O líder do governo Fuad Noman, o vereador Bruno Miranda (PDT), também defende a proposta. "Essa atualização da legislação está sendo feita porque houve deliberação na conferência. É uma atualização dos usos das vias públicas na cidade. A cidade é dinâmica. Existem locais onde você não pode ter uma padaria, uma farmácia, que são demandas da comunidade, tanto que foi aprovado na conferência", afirma.

Professora na pós-graduação em Arquitetura e Urbanismo da UFMG e pesquisadora do Observatório das Metrópoles, Jupira Mendonça acredita que as mudanças propostas não são “exatamente um problema”. Ela explica que durante as discussões sobre o Plano Diretor que vigorou na cidade entre 1996 e 2006, a principal justificativa para rejeitar o uso não residencial era evitar a circulação de pessoas estranhas nos bairros.

“Esse movimento pressiona os bairros e o próprio sistema viário, então, a princípio, o uso não residencial não é um problema, depende muito do tipo de uso, do porte das atividades e de uma ampla discussão, considerando que a lei do Plano Diretor faculta essas mudanças antes dos oito anos, desde que tenha participação pública, e até onde eu sei a última Conferência Municipal de Política Urbana teve como tema exatamente as ADEs”, comentou a pesquisadora.

Nos bastidores da Câmara, o entendimento é de que o projeto deve passar sem sustos em plenário, apesar do protocolo recente da prefeitura ainda dificultar uma análise mais ampla.

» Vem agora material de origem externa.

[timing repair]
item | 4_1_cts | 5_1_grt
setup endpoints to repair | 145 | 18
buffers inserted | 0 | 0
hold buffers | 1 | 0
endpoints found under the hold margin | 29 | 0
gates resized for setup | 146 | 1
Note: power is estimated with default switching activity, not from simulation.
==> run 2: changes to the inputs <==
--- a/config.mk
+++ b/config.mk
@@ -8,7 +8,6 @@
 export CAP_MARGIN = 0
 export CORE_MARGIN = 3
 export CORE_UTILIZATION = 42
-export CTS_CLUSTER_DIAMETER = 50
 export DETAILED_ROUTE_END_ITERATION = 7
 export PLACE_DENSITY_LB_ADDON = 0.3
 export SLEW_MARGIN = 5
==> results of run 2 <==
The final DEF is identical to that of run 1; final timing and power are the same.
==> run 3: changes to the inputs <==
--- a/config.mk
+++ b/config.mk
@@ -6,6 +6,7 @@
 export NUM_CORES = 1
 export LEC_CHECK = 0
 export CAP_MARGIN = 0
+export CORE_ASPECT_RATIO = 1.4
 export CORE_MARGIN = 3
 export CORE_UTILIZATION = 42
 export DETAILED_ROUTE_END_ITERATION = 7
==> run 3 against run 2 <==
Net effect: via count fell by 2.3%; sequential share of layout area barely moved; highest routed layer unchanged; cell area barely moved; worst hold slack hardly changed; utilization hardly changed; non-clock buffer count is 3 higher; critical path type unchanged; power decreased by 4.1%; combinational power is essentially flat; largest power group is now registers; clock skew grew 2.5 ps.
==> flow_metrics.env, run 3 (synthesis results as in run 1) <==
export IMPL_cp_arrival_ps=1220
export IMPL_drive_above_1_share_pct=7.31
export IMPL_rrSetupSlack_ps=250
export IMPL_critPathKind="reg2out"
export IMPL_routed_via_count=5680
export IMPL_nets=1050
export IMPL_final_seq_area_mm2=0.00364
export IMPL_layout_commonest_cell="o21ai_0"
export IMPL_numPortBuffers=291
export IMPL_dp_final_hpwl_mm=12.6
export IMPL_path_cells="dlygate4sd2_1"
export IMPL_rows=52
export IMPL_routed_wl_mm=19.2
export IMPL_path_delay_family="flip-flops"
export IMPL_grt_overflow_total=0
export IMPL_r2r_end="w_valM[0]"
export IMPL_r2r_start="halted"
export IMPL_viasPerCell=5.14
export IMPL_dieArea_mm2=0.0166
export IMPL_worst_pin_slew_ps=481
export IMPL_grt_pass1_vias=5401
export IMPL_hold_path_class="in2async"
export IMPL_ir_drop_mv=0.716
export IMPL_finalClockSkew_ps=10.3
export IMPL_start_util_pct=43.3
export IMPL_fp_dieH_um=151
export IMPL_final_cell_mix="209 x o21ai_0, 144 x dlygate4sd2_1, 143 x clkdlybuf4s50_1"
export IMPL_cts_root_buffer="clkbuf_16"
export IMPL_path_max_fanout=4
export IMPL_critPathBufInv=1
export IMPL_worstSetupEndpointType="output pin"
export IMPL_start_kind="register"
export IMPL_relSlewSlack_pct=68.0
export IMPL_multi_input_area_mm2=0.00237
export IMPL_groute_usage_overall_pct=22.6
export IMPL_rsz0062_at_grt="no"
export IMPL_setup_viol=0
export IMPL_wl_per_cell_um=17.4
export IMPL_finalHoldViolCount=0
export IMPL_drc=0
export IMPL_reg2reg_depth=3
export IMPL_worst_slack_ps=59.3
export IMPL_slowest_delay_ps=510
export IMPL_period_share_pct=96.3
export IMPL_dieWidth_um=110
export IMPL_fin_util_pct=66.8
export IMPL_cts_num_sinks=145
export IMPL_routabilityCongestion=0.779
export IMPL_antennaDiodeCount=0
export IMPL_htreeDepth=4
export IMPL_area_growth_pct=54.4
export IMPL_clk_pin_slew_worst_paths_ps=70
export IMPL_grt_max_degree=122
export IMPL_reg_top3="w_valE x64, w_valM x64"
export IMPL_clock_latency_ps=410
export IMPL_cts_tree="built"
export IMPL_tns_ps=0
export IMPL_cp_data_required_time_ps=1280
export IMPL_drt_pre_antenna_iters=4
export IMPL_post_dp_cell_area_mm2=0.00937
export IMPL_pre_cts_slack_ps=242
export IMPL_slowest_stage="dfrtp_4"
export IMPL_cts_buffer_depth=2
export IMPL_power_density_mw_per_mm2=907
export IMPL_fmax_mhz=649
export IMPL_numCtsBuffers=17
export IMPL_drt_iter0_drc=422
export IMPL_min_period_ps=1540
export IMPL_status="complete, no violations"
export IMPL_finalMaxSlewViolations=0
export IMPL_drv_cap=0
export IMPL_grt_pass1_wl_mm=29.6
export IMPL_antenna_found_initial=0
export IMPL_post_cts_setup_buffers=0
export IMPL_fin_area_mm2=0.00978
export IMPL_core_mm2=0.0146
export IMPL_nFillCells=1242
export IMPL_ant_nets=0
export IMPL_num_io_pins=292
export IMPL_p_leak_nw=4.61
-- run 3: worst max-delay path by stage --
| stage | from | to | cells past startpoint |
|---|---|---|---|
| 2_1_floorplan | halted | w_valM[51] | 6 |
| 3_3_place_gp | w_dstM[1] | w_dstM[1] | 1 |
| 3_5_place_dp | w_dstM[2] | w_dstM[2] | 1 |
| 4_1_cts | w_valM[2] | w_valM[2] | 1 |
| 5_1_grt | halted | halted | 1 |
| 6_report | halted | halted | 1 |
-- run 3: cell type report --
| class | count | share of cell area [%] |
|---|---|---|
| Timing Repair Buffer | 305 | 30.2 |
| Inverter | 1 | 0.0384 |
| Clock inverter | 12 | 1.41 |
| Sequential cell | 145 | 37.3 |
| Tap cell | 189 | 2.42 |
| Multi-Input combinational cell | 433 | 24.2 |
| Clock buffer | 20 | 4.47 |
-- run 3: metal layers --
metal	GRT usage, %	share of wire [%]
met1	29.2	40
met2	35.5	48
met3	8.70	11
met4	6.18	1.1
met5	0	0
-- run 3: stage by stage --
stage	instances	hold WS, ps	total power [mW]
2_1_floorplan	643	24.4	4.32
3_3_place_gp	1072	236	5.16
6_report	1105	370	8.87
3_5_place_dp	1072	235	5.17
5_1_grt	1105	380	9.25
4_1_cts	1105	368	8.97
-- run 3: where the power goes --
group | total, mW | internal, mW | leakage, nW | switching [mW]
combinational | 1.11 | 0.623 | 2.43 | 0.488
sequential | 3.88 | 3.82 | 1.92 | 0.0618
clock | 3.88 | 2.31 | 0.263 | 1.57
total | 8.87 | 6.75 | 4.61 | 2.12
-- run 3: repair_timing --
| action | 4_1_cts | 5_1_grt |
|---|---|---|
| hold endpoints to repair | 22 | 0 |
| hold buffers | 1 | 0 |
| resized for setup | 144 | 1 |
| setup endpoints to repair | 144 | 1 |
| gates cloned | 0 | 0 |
**config.mk**
```make
export PLATFORM = sky130hd
export DESIGN_NAME = scs8hd_inv_pipe_bank
export DESIGN_NICKNAME = d
export VERILOG_FILES = /design/src/rtl/scs8hd_inv_pipe_bank_pkg.sv /design/src/rtl/scs8hd_inv_pipe_stage.sv /design/src/rtl/scs8hd_inv_pipe_bank.sv
export SDC_FILE = /design/constraint.sdc
export NUM_CORES = 1
export LEC_CHECK = 0
export CORE_UTILIZATION = 46
export DETAILED_ROUTE_END_ITERATION = 10
export GPL_TIMING_DRIVEN = 1
export HOLD_SLACK_MARGIN = 0.05
export PLACE_DENSITY_LB_ADDON = 0.3
export SKIP_CTS_REPAIR_TIMING = 1
export SYNTH_ARGS = -nofsm -noshare
export SYNTH_HDL_FRONTEND = slang
export SYNTH_HIERARCHICAL = 1
export SYNTH_SLANG_ARGS = --single-unit
```
**constraint.sdc**
```tcl
create_clock -name CLK -period 1.1 [get_ports CLK]
set_clock_uncertainty 0.05 [all_clocks]
set_input_delay 0.165 -clock CLK [delete_from_list [all_inputs] [get_ports CLK]]
set_output_delay 0.165 -clock CLK [all_outputs]
set_load 0.01 [all_outputs]
```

No entanto, em outra mudança recente no Plano Diretor, a redução dos custos da outorga onerosa (taxa que um empreendedor precisa pagar para construir acima dos limites do regramento), a prefeitura obteve sucesso com folga: 33 votos favoráveis e sete contrários. O projeto tramita na primeira comissão da Câmara, a de Legislação e Justiça. O parecer cabe à vereadora Fernanda Pereira Altoé (Novo).